Argentine businessman, television presenter, comedian, scriptwriter and director

Gerardo Andrés Sofovich (March 18, 1937 – March 8, 2015) was an Argentine businessman, dramaturge, television host and presenter, comedian, scriptwriter, and director.

He was the producer of Polémica en el bar and La noche del Domingo, two of the most popular Argentine TV shows of the 1970s and 1980s. Sofovich also hosted A la manera de Sofovich and Sin Límite SMS, which were broadcast on Canal 9. During the 1970s and 1980s he directed several picaresque films starring comedians Alberto Olmedo and Jorge Porcel.
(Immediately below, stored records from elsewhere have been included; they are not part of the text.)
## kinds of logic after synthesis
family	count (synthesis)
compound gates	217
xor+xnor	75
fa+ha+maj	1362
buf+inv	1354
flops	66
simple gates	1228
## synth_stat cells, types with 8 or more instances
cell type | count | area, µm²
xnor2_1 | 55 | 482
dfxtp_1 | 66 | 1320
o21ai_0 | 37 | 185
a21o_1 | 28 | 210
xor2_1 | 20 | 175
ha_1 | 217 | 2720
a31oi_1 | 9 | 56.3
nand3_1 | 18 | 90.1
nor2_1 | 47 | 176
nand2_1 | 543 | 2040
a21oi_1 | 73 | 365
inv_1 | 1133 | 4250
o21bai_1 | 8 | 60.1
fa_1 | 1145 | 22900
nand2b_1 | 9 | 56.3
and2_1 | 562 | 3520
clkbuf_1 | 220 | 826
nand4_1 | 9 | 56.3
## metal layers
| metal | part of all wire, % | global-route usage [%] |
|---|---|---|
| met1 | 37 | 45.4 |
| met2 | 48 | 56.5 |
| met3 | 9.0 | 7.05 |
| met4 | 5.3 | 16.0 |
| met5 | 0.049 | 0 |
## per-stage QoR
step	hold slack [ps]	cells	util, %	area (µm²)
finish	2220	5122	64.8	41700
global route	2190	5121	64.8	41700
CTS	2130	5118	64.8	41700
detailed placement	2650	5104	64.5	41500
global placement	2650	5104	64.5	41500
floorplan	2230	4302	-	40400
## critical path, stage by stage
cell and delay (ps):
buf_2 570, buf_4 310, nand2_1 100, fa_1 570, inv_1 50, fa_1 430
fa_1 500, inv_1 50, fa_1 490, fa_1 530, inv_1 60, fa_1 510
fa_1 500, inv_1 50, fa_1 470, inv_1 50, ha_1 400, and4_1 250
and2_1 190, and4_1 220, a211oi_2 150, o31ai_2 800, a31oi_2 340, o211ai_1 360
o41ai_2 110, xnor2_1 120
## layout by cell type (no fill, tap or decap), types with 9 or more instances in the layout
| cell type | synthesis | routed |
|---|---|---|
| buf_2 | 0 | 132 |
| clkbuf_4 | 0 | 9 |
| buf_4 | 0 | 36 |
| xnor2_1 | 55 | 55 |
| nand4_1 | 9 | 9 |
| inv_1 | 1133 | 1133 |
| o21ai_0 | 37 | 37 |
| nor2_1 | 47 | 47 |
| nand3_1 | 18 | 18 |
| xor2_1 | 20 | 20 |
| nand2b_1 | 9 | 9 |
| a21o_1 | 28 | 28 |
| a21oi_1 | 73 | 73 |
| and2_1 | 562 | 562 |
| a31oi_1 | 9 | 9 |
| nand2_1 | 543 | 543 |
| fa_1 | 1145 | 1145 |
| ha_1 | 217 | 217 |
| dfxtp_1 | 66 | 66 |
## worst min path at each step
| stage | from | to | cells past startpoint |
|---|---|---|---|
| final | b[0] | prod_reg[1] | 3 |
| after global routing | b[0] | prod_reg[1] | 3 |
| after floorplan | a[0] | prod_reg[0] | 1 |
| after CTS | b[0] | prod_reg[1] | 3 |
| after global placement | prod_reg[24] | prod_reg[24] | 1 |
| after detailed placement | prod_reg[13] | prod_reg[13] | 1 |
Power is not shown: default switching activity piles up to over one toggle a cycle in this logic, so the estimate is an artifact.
[src/rtl/hke_div.sv]
module hke_div (
    input  logic                  clk,
    input  logic                  rst_n,
    input  hke_pkg::hke_div_req_t req,
    output hke_pkg::hke_div_rsp_t rsp
);
    import hke_pkg::*;

    logic [DEN_W:0]   rem_reg, rem_next;
    logic [NUM_W-1:0] quo_reg, quo_next;
    logic [DEN_W-1:0] den_reg, den_next;
    logic [5:0]       cnt_reg, cnt_next;
    logic             busy_reg, busy_next;
    logic             done_reg, done_next;
    logic [DEN_W+1:0] trial;

    // one restoring step per cycle
    always_comb
    begin
        trial     = {rem_reg, quo_reg[NUM_W-1]} - {2'b00, den_reg};
        rem_next  = rem_reg;
        quo_next  = quo_reg;
        den_next  = den_reg;
        cnt_next  = cnt_reg;
        busy_next = busy_reg;
        done_next = 1'b0;
        if (req.start)
        begin
            rem_next  = '0;
            quo_next  = req.num;
            den_next  = req.den;
            cnt_next  = '0;
            busy_next = 1'b1;
        end
        else if (busy_reg)
        begin
            if (!trial[DEN_W+1])
            begin
                rem_next = trial[DEN_W:0];
                quo_next = {quo_reg[NUM_W-2:0], 1'b1};
            end
            else
            begin
                rem_next = {rem_reg[DEN_W-1:0], quo_reg[NUM_W-1]};
                quo_next = {quo_reg[NUM_W-2:0], 1'b0};
            end
            cnt_next = cnt_reg + 6'd1;
            if (cnt_reg == 6'(NUM_W - 1))
            begin
                busy_next = 1'b0;
                done_next = 1'b1;
            end
        end
    end

    always_ff @(posedge clk or negedge rst_n)
    begin
        if (!rst_n)
        begin
            busy_reg <= 1'b0;
            done_reg <= 1'b0;
            cnt_reg  <= '0;
        end
        else
        begin
            busy_reg <= busy_next;
            done_reg <= done_next;
            cnt_reg  <= cnt_next;
        end
    end

    always_ff @(posedge clk)
    begin
        rem_reg <= rem_next;
        quo_reg <= quo_next;
        den_reg <= den_next;
    end

    assign rsp.done = done_reg;
    assign rsp.quo  = quo_reg;

endmodule
===== config.mk =====
export PLATFORM = sky130hd
export DESIGN_NAME = bubble_elementary_check_node_unit
export DESIGN_NICKNAME = d
export VERILOG_FILES = /design/src/sv/becn_pkg.sv /design/src/sv/becn_front.sv /design/src/sv/becn_queue.sv /design/src/sv/becn_back.sv /design/src/sv/bubble_elementary_check_node_unit.sv
export SDC_FILE = /design/constraint.sdc
export NUM_CORES = 2
export LEC_CHECK = 0
export ABC_AREA = 1
export ABC_CLOCK_PERIOD_IN_PS = 6510
export BUFFER_PORTS_ARGS = -buffer_cell sky130_fd_sc_hd__clkbuf_2
export CORE_MARGIN = 2
export CORE_UTILIZATION = 45
export DETAILED_ROUTE_END_ITERATION = 7
export GPL_TIMING_DRIVEN = 1
export PLACE_DENSITY_LB_ADDON = 0.08
export SLEW_MARGIN = 0
export SYNTH_ARGS = -nofsm -noshare
export SYNTH_HDL_FRONTEND = slang
export SYNTH_SLANG_ARGS = --single-unit

===== constraint.sdc =====
create_clock -name clk -period 6.51 [get_ports clk]
set_input_delay 0.3255 -clock clk [delete_from_list [all_inputs] [get_ports clk]]
set_output_delay 0.3255 -clock clk [all_outputs]
set_load 0.05 [all_outputs]
[config.mk]
export PLATFORM = sky130hd
export DESIGN_NAME = pfa_cell
export DESIGN_NICKNAME = d
export VERILOG_FILES = /design/src/rtl/core/pfa_pkg.sv /design/src/rtl/core/pfa_cell.sv
export SDC_FILE = /design/constraint.sdc
export NUM_CORES = 1
export LEC_CHECK = 0
export BUFFER_PORTS_ARGS = -buffer_cell sky130_fd_sc_hd__buf_2
export CELL_PAD_IN_SITES_DETAIL_PLACEMENT = 0
export CELL_PAD_IN_SITES_GLOBAL_PLACEMENT = 2
export CORE_ASPECT_RATIO = 1.5
export CORE_UTILIZATION = 23
export CTS_CLUSTER_DIAMETER = 80
export CTS_CLUSTER_SIZE = 30
export DETAILED_ROUTE_END_ITERATION = 8
export PLACE_DENSITY_LB_ADDON = 0.08
export SLEW_MARGIN = 25
export SYNTH_ARGS = -nofsm -noshare
export SYNTH_HDL_FRONTEND = slang
export SYNTH_SLANG_ARGS = --single-unit
export TNS_END_PERCENT = 10
[constraint.sdc]
create_clock -name clock -period 5.66 [get_ports clock]
set_input_delay 0.283 -clock clock [delete_from_list [all_inputs] [get_ports clock]]
set_output_delay 0.283 -clock clock [all_outputs]
set_load 0.02 [all_outputs]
As a businessman, he backed up major shows on Buenos Aires' Corrientes Avenue theaters , and the first businessman to present the first Argentine transvestite in his musical shows,Jorge Perez Evelyn.

==Health problems==
Sofovich suffered a heart attack in 1992 at age 55. He had 15 stents put in and had twelve 12 angioplasties. On October 8, 2014, it was revealed that Sofovich had been connected to an artificial respirator and was sedated at Clinica Suizo-Argentina hospital after suffering a pulmonary infection, which complicated his health chronic obstructive pulmonary disease condition. He died on March 8, 2015, aged 77, one week and three days before his 78th birthday.